● About this exercise:
Your answer should be the lines below from the one holding "Hold_ws: 0.1139 ns" through the one holding "resized for setup,4,14", copied exactly and with nothing else.

(Stored dataset items)
▼

File: config.mk
export PLATFORM = sky130hd
export DESIGN_NAME = pipe_stage_reg
export DESIGN_NICKNAME = d
export VERILOG_FILES = /design/src/rtl/pipe_stage_reg.sv
export SDC_FILE = /design/constraint.sdc
export NUM_CORES = 1
export LEC_CHECK = 0
export BUFFER_PORTS_ARGS = -buffer_cell sky130_fd_sc_hd__buf_2
export CAP_MARGIN = 15
export CORE_AREA = 2 2 114 116
export DETAILED_ROUTE_END_ITERATION = 12
export DIE_AREA = 0 0 116 118
export HOLD_SLACK_MARGIN = 0.12
export MAX_ROUTING_LAYER = met4
export PLACE_DENSITY = 0.81
export SYNTH_ARGS = -nofsm -noshare
export SYNTH_HDL_FRONTEND = slang
export SYNTH_SLANG_ARGS = --single-unit
File: constraint.sdc
create_clock -name clk_i -period 4.3 [get_ports clk_i]
set_input_delay 0.86 -clock clk_i [delete_from_list [all_inputs] [get_ports clk_i]]
set_output_delay 0.86 -clock clk_i [all_outputs]
set_load 0.01 [all_outputs]
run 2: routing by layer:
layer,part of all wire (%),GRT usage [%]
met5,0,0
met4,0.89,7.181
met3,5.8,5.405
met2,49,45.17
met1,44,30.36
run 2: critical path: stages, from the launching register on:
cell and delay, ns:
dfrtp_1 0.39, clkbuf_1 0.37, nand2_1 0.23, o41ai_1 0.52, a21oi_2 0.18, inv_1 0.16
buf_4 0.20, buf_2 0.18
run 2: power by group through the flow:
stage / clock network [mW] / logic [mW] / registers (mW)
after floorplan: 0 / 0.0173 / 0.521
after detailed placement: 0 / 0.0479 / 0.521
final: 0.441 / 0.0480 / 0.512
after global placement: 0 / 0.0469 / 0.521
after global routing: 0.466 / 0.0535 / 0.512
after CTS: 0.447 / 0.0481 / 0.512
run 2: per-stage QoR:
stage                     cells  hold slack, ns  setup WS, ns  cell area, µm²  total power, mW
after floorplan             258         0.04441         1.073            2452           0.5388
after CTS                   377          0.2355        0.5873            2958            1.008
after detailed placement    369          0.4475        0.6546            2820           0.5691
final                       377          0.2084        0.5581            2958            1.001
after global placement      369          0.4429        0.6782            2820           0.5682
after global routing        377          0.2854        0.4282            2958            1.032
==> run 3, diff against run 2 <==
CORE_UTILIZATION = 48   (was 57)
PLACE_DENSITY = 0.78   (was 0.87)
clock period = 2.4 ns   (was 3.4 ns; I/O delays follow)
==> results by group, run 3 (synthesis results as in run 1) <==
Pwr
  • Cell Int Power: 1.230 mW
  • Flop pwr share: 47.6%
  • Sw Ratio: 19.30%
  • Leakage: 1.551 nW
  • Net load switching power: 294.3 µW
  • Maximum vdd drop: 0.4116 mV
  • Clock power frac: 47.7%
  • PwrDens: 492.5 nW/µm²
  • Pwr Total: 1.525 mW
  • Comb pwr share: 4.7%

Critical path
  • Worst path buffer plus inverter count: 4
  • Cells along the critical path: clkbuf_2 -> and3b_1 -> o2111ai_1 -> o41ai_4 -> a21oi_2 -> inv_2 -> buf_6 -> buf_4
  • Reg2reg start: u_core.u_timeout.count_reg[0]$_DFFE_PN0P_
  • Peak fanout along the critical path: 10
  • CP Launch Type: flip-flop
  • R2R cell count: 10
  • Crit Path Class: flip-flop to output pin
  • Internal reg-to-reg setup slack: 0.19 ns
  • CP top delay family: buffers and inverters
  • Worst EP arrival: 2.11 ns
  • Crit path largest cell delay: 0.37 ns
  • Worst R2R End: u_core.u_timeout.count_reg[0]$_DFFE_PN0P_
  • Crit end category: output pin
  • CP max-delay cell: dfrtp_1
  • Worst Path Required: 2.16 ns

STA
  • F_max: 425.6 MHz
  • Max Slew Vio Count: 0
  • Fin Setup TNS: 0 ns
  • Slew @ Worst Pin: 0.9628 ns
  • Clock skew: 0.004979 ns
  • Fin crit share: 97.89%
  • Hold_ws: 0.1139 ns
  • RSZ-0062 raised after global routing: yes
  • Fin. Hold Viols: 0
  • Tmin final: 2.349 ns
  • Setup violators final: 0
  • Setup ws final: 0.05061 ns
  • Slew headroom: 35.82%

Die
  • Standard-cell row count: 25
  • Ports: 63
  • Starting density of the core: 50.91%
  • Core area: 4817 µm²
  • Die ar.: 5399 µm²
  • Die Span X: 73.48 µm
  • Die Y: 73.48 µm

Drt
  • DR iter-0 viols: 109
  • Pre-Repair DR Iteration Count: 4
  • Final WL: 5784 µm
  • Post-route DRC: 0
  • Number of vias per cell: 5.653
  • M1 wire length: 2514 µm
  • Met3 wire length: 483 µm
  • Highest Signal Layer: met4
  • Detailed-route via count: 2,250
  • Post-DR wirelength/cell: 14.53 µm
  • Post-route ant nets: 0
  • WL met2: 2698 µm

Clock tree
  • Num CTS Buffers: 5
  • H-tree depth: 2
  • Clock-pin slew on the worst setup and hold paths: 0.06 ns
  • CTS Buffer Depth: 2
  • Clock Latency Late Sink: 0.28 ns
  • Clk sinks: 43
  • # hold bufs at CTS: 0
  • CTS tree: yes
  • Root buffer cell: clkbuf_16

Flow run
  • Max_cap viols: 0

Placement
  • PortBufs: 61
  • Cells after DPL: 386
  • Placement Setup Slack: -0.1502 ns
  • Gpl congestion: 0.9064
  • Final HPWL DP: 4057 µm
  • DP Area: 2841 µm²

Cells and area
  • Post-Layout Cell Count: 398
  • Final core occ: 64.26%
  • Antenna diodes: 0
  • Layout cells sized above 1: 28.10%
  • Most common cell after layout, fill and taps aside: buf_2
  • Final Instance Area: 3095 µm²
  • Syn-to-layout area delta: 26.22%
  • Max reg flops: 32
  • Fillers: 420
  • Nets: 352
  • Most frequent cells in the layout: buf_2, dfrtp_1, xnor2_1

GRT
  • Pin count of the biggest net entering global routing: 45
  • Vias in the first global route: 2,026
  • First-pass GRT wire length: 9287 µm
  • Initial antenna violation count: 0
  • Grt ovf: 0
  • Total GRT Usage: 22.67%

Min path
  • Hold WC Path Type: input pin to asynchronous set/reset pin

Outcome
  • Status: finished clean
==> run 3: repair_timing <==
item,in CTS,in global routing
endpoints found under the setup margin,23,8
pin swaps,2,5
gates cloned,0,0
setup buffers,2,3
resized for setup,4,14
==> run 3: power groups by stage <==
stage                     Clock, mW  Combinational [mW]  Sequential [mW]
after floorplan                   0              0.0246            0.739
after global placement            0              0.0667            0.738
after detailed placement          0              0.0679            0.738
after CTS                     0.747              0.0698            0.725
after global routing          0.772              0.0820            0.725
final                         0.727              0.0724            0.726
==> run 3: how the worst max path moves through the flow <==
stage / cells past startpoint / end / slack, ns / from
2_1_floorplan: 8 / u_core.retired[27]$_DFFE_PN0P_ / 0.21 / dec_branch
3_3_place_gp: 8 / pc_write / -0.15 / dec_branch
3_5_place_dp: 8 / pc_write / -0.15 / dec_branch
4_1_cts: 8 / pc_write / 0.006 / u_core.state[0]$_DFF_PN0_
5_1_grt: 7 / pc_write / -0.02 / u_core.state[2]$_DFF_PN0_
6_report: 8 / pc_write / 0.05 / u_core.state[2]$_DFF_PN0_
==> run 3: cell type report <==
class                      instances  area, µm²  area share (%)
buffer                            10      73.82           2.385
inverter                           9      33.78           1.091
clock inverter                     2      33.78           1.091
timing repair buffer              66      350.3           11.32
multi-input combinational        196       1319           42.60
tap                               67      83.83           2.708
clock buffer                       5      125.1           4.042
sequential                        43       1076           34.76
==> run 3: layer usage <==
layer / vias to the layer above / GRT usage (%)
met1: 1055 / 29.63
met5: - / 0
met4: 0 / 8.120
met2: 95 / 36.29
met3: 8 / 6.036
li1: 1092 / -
**config.mk**
```make
export PLATFORM = sky130hd
export DESIGN_NAME = alu_exec_unit
export DESIGN_NICKNAME = d
export VERILOG_FILES = /design/src/rtl/alu_exec_unit_pkg.sv /design/src/rtl/alu_exec_unit_mul.sv /design/src/rtl/alu_exec_unit.sv
export SDC_FILE = /design/constraint.sdc
export NUM_CORES = 1
export LEC_CHECK = 0
export ABC_CLOCK_PERIOD_IN_PS = 5200
export CAP_MARGIN = 10
export CORE_AREA = 3 3 168 129
export DETAILED_ROUTE_END_ITERATION = 10
export DIE_AREA = 0 0 171 132
export DONT_BUFFER_PORTS = 1
export HOLD_SLACK_MARGIN = 0.1
export PLACE_DENSITY = 0.75
export SYNTH_ARGS = -nofsm -noshare
export SYNTH_HDL_FRONTEND = slang
export SYNTH_SLANG_ARGS = --single-unit
```
**constraint.sdc**
```tcl
create_clock -name clk_i -period 5.2 [get_ports clk_i]
set_clock_uncertainty 0.2 [all_clocks]
set_input_delay 0.52 -clock clk_i [delete_from_list [all_inputs] [get_ports clk_i]]
set_output_delay 0.52 -clock clk_i [all_outputs]
set_load 0.1 [all_outputs]
```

▲

● Solution for this task:
  • Hold_ws: 0.1139 ns
  • RSZ-0062 raised after global routing: yes
  • Fin. Hold Viols: 0
  • Tmin final: 2.349 ns
  • Setup violators final: 0
  • Setup ws final: 0.05061 ns
  • Slew headroom: 35.82%

Die
  • Standard-cell row count: 25
  • Ports: 63
  • Starting density of the core: 50.91%
  • Core area: 4817 µm²
  • Die ar.: 5399 µm²
  • Die Span X: 73.48 µm
  • Die Y: 73.48 µm

Drt
  • DR iter-0 viols: 109
  • Pre-Repair DR Iteration Count: 4
  • Final WL: 5784 µm
  • Post-route DRC: 0
  • Number of vias per cell: 5.653
  • M1 wire length: 2514 µm
  • Met3 wire length: 483 µm
  • Highest Signal Layer: met4
  • Detailed-route via count: 2,250
  • Post-DR wirelength/cell: 14.53 µm
  • Post-route ant nets: 0
  • WL met2: 2698 µm

Clock tree
  • Num CTS Buffers: 5
  • H-tree depth: 2
  • Clock-pin slew on the worst setup and hold paths: 0.06 ns
  • CTS Buffer Depth: 2
  • Clock Latency Late Sink: 0.28 ns
  • Clk sinks: 43
  • # hold bufs at CTS: 0
  • CTS tree: yes
  • Root buffer cell: clkbuf_16

Flow run
  • Max_cap viols: 0

Placement
  • PortBufs: 61
  • Cells after DPL: 386
  • Placement Setup Slack: -0.1502 ns
  • Gpl congestion: 0.9064
  • Final HPWL DP: 4057 µm
  • DP Area: 2841 µm²

Cells and area
  • Post-Layout Cell Count: 398
  • Final core occ: 64.26%
  • Antenna diodes: 0
  • Layout cells sized above 1: 28.10%
  • Most common cell after layout, fill and taps aside: buf_2
  • Final Instance Area: 3095 µm²
  • Syn-to-layout area delta: 26.22%
  • Max reg flops: 32
  • Fillers: 420
  • Nets: 352
  • Most frequent cells in the layout: buf_2, dfrtp_1, xnor2_1

GRT
  • Pin count of the biggest net entering global routing: 45
  • Vias in the first global route: 2,026
  • First-pass GRT wire length: 9287 µm
  • Initial antenna violation count: 0
  • Grt ovf: 0
  • Total GRT Usage: 22.67%

Min path
  • Hold WC Path Type: input pin to asynchronous set/reset pin

Outcome
  • Status: finished clean
==> run 3: repair_timing <==
item,in CTS,in global routing
endpoints found under the setup margin,23,8
pin swaps,2,5
gates cloned,0,0
setup buffers,2,3
resized for setup,4,14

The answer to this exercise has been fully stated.